Özelleştimeler başlamadan evvel bize, yani halka, ucuzluk, verimlilik, hatta üretkenli vaat etmemiş miydi? Burada konu özelleştimelerinde ötesinde. daha doğrusu satışların ötesinde, zenginlere daha da zenginleşsin diye bağışlanan kamu ve şahıs mülklerinden bahsedeceğim. Kapitalizm, Adam Simith'in yazdığı gibi serbest piyasa rejimi olmadığı gibi ; John Locke'un yazdığı gibi özel mülkün güvenceye alınması rejimi de değildir. Büyük kapitalistlerin mülklerinin ve gelirlerinin savunulmasıdır. Bu açıdan feodalitenin devamıdır. Feodalitedeki toprak sahiplerinin yerini, sermaye sahipleri almıştır. Feodallerin, topraksız köylüler ve küçük toprak sahipleri ile olan kavgasının yerini; burjuvalar işçi ve küçük burjuvalarla olan kavgası almıştır. Küçük burjuvalar ve lümpen proleterya, bu kavgada burjuvadan yana olursa, zenginleşeceğini zanneder.  Karl Marks'ta,  Paris komünü sırasında orduyu destekleyen esnafla alay eder. İsyan bastırılnca burjuvalar, esnaftan alacaklarını hacizle tahsil etti ve onları sefil hale getirdi. Avrupa ve Kuzey Amerika işçi sınıfı ve küçük burjuvasının da böyle şeyler yaşadıkça akıllandı. Sosyalist yada komünist bir düzen kurmadılar yada kuramadularsa da, kendilerini burjuvalara ezdirmemeyi öğrendiler. Kapitlaizmi kendi çıkarlarına göre yönlendirdiler. Sendikalar her zaman siyasette kendi sınıfının çıkarını düşünerek çalışır ve sendika üyeleri de sendikaları buna göre yönlendirir.
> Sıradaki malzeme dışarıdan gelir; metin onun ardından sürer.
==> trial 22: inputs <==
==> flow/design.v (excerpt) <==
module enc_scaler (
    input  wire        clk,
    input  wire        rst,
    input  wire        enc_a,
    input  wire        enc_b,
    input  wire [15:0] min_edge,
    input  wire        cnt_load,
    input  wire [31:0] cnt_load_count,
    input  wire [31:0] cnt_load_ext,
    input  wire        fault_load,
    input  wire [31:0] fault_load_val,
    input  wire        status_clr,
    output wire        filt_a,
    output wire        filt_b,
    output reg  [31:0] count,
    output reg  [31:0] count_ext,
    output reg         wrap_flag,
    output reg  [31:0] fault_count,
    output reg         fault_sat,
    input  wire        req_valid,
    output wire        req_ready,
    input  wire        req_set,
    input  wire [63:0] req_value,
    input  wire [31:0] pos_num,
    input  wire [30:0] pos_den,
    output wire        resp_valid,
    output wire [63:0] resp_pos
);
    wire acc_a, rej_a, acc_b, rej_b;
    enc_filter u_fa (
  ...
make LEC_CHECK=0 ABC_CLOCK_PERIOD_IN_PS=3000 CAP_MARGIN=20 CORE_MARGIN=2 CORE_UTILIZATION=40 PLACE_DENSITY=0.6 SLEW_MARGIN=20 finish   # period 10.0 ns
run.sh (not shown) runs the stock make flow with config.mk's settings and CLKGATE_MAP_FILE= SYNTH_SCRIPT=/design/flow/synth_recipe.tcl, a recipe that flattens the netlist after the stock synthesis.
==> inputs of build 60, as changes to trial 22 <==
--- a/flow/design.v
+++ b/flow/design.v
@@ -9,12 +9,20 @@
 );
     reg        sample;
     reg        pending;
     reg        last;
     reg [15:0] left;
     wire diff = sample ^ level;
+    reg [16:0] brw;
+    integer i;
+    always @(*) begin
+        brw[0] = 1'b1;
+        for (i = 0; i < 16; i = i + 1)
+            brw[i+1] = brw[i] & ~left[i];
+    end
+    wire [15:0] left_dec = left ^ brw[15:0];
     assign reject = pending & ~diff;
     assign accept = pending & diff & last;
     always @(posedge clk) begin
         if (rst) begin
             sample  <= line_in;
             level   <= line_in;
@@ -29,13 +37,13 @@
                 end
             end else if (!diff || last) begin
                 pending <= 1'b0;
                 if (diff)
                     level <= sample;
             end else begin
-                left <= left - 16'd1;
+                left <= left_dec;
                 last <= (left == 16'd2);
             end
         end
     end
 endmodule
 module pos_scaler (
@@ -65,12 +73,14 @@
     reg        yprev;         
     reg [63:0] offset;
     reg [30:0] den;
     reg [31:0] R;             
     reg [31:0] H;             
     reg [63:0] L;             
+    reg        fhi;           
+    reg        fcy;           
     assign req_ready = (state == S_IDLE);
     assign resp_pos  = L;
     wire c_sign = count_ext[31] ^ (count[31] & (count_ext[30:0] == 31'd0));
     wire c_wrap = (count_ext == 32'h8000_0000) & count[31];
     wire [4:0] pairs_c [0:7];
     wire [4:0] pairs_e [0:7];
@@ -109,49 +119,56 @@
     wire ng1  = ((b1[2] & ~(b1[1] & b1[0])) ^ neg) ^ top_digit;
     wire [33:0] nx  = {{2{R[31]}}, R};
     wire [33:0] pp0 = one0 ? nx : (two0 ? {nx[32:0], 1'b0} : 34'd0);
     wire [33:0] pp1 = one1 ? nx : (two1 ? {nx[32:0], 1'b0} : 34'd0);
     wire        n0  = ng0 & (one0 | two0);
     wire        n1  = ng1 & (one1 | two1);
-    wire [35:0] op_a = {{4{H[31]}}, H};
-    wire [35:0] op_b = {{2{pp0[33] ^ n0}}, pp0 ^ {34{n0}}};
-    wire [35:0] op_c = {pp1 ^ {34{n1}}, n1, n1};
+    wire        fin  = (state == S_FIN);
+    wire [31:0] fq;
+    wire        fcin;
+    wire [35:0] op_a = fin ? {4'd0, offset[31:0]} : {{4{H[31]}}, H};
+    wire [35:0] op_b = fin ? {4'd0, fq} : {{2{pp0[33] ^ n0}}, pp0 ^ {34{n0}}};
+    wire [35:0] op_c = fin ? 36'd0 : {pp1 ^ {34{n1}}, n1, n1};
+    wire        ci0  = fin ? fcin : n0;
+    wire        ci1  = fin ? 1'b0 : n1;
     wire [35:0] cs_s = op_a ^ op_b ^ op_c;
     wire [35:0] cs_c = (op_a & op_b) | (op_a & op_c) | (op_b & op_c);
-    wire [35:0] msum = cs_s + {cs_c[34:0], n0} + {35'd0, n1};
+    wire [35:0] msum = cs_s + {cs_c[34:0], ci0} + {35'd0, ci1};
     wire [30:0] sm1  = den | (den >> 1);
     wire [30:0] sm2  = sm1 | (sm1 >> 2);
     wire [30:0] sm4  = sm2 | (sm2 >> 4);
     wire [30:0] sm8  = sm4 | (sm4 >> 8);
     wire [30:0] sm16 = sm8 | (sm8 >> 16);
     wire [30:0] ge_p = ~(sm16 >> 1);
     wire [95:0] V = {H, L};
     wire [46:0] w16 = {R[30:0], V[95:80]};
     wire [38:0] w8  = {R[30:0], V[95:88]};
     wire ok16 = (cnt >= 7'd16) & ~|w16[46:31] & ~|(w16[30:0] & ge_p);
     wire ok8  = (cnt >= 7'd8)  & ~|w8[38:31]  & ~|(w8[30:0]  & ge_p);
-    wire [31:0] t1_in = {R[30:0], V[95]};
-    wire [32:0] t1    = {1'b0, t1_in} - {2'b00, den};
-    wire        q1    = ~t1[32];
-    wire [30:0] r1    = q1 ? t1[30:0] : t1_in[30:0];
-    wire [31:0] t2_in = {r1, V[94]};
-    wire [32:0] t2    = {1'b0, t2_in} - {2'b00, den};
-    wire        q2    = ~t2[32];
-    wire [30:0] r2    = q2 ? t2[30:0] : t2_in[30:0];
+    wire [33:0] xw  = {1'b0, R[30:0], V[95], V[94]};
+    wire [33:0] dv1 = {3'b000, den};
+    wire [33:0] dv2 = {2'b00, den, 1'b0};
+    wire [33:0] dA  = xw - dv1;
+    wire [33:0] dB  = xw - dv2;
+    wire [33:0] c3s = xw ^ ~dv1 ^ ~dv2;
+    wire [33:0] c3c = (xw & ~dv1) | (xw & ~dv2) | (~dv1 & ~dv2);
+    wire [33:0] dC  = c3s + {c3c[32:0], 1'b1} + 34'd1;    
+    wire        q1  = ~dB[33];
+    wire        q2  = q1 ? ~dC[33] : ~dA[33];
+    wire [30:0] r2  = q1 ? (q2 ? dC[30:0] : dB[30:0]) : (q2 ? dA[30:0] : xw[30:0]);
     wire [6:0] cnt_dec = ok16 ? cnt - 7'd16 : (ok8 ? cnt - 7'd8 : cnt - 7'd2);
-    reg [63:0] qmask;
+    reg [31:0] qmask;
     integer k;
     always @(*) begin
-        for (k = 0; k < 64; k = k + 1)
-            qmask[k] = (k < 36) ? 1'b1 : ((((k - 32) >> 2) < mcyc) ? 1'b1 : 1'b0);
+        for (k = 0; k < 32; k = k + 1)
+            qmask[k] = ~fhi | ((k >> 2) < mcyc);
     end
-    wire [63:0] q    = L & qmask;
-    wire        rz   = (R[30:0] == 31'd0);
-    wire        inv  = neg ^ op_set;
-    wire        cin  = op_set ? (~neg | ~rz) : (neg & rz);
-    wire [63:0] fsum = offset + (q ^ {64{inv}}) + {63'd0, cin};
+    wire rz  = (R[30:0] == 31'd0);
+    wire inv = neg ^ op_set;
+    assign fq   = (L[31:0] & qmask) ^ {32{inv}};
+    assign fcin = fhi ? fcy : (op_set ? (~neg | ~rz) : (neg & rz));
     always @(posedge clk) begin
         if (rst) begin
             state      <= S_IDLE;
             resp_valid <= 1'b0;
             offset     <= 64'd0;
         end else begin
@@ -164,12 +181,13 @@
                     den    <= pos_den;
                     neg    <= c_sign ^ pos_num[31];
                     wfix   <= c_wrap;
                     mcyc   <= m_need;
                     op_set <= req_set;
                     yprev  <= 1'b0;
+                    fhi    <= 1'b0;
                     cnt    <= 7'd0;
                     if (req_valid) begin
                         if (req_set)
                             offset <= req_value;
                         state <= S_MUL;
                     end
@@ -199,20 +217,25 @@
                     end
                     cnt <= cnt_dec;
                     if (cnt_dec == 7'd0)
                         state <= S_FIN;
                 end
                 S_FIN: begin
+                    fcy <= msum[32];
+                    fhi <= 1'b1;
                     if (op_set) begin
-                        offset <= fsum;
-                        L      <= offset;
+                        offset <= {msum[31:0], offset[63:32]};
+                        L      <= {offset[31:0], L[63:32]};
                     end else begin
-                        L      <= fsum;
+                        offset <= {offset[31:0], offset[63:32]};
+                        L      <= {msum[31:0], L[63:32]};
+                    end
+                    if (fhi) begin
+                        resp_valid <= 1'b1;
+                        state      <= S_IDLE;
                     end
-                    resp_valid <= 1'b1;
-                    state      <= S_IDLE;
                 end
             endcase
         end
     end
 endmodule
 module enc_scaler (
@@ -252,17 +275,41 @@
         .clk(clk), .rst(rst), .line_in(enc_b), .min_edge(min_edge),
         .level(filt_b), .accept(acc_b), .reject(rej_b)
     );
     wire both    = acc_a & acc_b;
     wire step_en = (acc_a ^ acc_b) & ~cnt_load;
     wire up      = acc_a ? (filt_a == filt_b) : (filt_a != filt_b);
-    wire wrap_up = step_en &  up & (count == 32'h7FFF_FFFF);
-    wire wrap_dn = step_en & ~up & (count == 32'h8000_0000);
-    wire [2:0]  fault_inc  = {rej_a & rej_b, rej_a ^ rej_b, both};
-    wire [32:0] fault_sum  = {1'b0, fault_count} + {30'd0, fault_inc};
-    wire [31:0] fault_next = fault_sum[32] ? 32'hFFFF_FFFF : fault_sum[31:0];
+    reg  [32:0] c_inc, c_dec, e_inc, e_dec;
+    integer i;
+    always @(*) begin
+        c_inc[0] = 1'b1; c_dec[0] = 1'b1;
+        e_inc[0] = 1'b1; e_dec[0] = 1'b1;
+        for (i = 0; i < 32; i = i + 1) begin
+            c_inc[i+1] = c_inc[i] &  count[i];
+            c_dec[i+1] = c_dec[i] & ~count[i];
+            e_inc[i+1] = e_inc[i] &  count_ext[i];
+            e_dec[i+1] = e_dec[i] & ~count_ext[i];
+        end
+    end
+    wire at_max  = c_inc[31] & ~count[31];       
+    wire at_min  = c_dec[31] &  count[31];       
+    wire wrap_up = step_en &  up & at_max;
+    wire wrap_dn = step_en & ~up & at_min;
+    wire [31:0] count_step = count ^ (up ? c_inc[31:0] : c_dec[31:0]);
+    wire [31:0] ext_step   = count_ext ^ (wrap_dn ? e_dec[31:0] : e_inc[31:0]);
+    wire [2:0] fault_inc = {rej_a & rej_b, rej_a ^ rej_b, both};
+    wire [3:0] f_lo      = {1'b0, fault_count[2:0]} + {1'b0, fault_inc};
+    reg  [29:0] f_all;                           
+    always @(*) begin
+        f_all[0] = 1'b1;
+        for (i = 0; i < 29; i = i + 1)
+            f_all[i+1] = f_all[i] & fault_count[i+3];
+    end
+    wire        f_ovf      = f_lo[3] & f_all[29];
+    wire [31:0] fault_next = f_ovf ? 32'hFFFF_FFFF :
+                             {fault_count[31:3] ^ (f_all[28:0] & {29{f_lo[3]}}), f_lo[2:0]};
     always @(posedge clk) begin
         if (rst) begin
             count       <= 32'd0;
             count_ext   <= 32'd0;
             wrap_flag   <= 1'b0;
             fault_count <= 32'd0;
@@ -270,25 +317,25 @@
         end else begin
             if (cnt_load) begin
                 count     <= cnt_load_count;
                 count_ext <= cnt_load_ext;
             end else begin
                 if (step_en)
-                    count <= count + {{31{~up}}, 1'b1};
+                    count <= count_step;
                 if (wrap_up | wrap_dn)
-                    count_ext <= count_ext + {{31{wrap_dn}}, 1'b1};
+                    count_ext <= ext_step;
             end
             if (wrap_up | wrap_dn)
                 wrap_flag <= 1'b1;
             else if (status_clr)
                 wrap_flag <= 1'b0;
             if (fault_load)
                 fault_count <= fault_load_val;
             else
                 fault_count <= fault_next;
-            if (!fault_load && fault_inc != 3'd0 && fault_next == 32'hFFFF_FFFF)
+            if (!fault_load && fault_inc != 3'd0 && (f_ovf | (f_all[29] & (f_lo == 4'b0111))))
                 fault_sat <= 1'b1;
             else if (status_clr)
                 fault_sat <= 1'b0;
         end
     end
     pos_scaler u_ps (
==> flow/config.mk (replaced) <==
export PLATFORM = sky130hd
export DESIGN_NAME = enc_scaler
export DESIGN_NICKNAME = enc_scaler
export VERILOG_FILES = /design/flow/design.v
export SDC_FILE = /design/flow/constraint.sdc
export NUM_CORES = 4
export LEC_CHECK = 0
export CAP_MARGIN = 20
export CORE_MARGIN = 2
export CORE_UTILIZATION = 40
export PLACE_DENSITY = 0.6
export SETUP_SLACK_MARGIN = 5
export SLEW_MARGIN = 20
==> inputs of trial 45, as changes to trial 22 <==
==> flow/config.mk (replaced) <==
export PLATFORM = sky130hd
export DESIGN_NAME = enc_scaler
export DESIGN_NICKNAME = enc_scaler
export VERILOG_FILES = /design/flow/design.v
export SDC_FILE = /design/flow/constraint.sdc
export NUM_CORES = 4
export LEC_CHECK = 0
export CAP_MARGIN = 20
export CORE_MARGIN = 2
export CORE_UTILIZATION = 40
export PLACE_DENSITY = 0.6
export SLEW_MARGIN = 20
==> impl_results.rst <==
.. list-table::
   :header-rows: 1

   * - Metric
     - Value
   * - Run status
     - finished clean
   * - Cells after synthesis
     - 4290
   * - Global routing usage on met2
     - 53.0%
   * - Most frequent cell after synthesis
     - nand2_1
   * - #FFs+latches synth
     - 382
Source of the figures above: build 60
Orta çağda nasıl ki krallar-sultanlar, birilerini şövalye-sör ilan eder, mir-hassa-arpalık (atların beslenmesi için) topraklar dağıtırdı; şimdi de devletler birilerine teşvik kreedileri ve yok pahasına kamu mülkü verip, zenginleşmesini sağlıyor. Orta çağda köylüler ara ara isyan ederek, bu mülkleri geri alır yada almaya çalışırdı. Günümüzde de benzeri oluyor. İspanya'da, General Franco ve etrafındakilere bağışlanan kamu mülkleri, neredeyse elli yıl sonra parça parça geri alındı. Franko ve etrafındakilerin mezarları da şehitliklerden, katedrallerden birer ikişer koparıp, aile kabristanlarına gömdü. İspanya'nın bunu yapması için Franko iktidarının ardından kırk yıl kadar zaman geçmesi gerekti ve kırk yıldan sonra da parça parça yapabildi bunu. Bu kırk yıl içinde on dört yıllık keisntisiz sosyalist (sosyal demokrtat) tek parti iktidarı da vardı. On dört sene boyunca tek parti olarak İspanya'yı yöneten sosyalsitler, Franco'nun mezarını taşıyacak, Franco ailesene bağışlanan mülkleri geri alacak kadar muktedir olamamıştı.

Çünkü bunun için gerekli zihniyet, metaliteye sahip değilerdi. Franco ölünce, Falanjistlerle (İspanyol faşistleri) ile demokrasiye geçiş uzlaşmasına varılmıştı. Franco'yu iktidara getirense üç sene süren, cephe savaşı şeklindeki bir iç savaşın kazanılmasıydı. Ülkemide ise bu bağışlar, seçimiş politikacılar ve darbeciler tarafından yapıldı. Özelleştimeile bedavadan ucuza satış, vatandaştan akmulaştırma yada bağış yolu ile alınıp, özel sektöre peşkeş çekiş, yada bedelsiz tahsis yolu ile birilerine bağışlana kamu mülkleri geri alınmalıdır. Aynı zamanda vatandaş vergiler ile dünyanın en pahalı benzinini-mazotunu kullanırken,  verginin vergisini verirken, vergileri yada devlete olan borçları affedilen, kredileri yeniden yapılandırılan  iş insanlarına da acımamalıyız. Acıdığımız şey, hepimizin malı-mülküdür.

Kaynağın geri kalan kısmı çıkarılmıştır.